みなさんおはようございます。本プロジェクト資金公募が最終日を迎えました。

 

 

 

 

 釜石ドキュメンタリーシリーズ第2作『つながりてんでんこ 釜石ソトモノ列伝』の資金公募期間は「残り14時間」となりました。目標金額まであと8万8千円。締切は「本日23時」ちょうどです。
 今日は公募最終日ですが、私はあいにく本業多忙につき何もできません。私なりに人事は尽くしたつもりです。あとは静かに天命を待つのみです。
 最後にこのプロジェクトの出発点を確認してから出勤したいと思います。今でもこの思いは全く変わっていません。どうかご覧ください。

 

 

 殖産興業・富国強兵の一大先進地として躍進を遂げた近代釜石の「鉄と魚」は、1960年代には早くも衰退局面に入りました。

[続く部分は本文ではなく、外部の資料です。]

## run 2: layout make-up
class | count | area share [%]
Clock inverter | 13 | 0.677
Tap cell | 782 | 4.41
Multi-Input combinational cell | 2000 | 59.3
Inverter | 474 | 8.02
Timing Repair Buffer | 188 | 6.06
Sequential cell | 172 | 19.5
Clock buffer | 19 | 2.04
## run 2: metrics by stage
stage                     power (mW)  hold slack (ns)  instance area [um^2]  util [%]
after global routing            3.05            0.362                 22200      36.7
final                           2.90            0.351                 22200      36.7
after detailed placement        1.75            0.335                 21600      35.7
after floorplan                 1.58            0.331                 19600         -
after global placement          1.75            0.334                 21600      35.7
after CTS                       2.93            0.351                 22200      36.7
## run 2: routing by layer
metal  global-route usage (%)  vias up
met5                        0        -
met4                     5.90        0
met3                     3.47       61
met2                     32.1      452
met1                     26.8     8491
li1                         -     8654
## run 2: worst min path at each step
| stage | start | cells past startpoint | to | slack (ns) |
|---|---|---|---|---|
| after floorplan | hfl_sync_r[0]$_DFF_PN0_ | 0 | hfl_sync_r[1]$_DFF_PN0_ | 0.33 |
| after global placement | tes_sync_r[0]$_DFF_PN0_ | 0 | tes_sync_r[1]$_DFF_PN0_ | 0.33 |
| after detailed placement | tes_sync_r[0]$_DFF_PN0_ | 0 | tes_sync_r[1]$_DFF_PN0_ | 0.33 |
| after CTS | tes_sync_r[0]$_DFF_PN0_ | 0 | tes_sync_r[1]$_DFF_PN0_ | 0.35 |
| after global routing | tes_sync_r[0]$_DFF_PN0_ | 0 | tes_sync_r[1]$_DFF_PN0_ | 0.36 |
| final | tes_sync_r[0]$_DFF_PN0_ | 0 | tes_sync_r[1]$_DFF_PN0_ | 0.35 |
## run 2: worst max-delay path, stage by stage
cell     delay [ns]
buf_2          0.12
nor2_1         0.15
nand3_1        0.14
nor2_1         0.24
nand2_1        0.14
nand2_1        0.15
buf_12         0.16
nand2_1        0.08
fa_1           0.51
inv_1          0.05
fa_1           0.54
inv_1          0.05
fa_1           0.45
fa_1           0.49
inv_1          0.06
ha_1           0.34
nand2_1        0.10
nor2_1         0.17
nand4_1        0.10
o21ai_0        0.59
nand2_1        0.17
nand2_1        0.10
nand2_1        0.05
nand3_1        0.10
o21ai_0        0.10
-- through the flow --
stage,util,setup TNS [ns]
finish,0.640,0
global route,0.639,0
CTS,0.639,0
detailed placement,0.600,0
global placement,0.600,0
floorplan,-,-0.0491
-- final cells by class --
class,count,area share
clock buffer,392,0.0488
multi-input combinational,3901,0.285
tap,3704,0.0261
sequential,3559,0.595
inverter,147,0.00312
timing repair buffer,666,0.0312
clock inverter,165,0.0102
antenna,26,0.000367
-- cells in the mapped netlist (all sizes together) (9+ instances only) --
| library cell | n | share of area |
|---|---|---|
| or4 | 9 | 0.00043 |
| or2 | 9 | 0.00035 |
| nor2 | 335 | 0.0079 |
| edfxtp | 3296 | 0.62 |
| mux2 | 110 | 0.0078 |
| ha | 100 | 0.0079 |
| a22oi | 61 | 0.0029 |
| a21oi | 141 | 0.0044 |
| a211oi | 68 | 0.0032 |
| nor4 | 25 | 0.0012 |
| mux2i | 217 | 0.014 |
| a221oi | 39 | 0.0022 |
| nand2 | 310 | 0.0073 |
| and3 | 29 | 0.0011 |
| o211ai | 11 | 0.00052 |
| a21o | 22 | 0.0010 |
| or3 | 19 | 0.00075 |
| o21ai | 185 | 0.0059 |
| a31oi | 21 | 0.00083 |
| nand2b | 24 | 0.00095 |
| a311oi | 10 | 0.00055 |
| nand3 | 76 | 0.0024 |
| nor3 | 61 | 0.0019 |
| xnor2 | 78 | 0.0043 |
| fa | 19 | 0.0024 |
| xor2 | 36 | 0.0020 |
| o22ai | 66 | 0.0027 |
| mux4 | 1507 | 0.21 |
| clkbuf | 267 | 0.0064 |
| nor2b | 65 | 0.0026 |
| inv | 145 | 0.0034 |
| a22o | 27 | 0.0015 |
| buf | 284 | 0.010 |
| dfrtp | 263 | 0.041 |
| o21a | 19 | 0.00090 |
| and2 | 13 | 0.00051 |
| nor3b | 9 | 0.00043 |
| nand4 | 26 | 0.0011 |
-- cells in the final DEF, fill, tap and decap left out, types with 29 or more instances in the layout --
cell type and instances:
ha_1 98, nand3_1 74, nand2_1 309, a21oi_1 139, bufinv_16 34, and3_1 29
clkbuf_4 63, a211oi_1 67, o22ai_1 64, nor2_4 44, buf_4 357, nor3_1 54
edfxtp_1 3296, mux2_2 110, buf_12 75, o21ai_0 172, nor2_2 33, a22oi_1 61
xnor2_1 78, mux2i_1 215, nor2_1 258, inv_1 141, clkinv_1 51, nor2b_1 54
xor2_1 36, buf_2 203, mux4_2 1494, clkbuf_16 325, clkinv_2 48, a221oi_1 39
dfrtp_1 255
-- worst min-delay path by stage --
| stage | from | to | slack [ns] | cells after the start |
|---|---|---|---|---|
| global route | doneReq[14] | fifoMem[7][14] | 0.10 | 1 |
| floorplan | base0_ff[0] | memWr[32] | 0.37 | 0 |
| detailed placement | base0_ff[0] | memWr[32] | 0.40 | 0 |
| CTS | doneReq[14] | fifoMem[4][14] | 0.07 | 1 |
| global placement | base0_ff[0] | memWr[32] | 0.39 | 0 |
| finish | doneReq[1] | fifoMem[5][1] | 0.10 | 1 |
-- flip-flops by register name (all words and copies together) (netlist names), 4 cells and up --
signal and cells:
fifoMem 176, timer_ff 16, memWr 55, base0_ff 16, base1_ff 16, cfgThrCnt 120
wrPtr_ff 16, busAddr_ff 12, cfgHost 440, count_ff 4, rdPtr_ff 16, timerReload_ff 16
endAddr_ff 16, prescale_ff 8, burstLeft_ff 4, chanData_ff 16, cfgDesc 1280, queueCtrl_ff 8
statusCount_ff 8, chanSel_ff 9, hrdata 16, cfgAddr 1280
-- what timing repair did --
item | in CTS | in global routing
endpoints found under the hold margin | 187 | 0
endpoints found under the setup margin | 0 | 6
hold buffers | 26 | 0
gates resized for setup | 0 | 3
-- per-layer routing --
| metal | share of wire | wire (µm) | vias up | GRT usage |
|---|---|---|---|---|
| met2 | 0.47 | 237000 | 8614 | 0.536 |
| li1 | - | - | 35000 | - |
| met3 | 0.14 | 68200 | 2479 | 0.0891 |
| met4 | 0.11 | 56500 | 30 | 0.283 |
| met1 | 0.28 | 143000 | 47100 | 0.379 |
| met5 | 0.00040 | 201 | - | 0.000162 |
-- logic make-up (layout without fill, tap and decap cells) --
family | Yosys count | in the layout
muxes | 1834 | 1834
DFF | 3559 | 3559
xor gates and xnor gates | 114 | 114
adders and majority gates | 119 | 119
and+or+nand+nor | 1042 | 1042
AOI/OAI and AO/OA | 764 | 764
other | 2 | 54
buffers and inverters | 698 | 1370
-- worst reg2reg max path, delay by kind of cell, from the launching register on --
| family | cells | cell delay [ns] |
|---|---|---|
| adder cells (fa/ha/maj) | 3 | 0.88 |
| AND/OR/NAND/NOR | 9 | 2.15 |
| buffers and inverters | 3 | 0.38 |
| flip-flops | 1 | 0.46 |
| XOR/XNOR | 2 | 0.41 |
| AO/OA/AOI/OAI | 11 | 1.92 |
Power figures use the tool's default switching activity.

第2次産業の動向が近代日本人の暮らしのあり方を決定づけているとよく知っている社会科学者たちは、この事実に注目し、定期的かつかなりの規模で、繰り返し、釜石調査をおこなってきました(本プロジェクトにとっても、こうした知見の蓄積は重要な基盤となっています)。
 60年代以降、00年代まで緩やかな動きが続きましたが、2011年の震災・津波は、事態を一気に進めました。持続可能なコミュニティの再形成はいまや待ったなしの課題です。311は多くの耐え難い苦難を人々に与えました(今でも与え続けています)が、そうだからこそ、多くの人が努力や創意を結集する契機になったとも言えます。近代釜石の歴史は、多くの天災・人災に見舞われながら、その都度蘇ってきた歴史です。今回もきっと蘇るはずです。
 そこでキーワードとなるのが「ソトモノ」です。近代製鉄を釜石にもたらした大島高任は「ソトモノ」。全国7連覇を達成した新日鉄釜石ラグビー部は大部分が「ソトモノ」。今回もたくさんの「ソトモノ」たちが釜石に飛び込み、連携しながら復興の行方に影響を与えています。
 目下の釜石の蘇生プロセスは、21世紀後半の日本人の暮らしを考える上で多くのヒントを含んでいると思われます。いいえ、実はもっと重大です。第2次産業衰退・人口減少・少子高齢化に伴う困難をどう克服してゆくかは、中国、インドをはじめとするアジア全体の近未来の至上課題なのだからです。現代釜石はそういう文明史的な位置価を有しています。可能な限り記録映像に収め、後世に残したく思っています。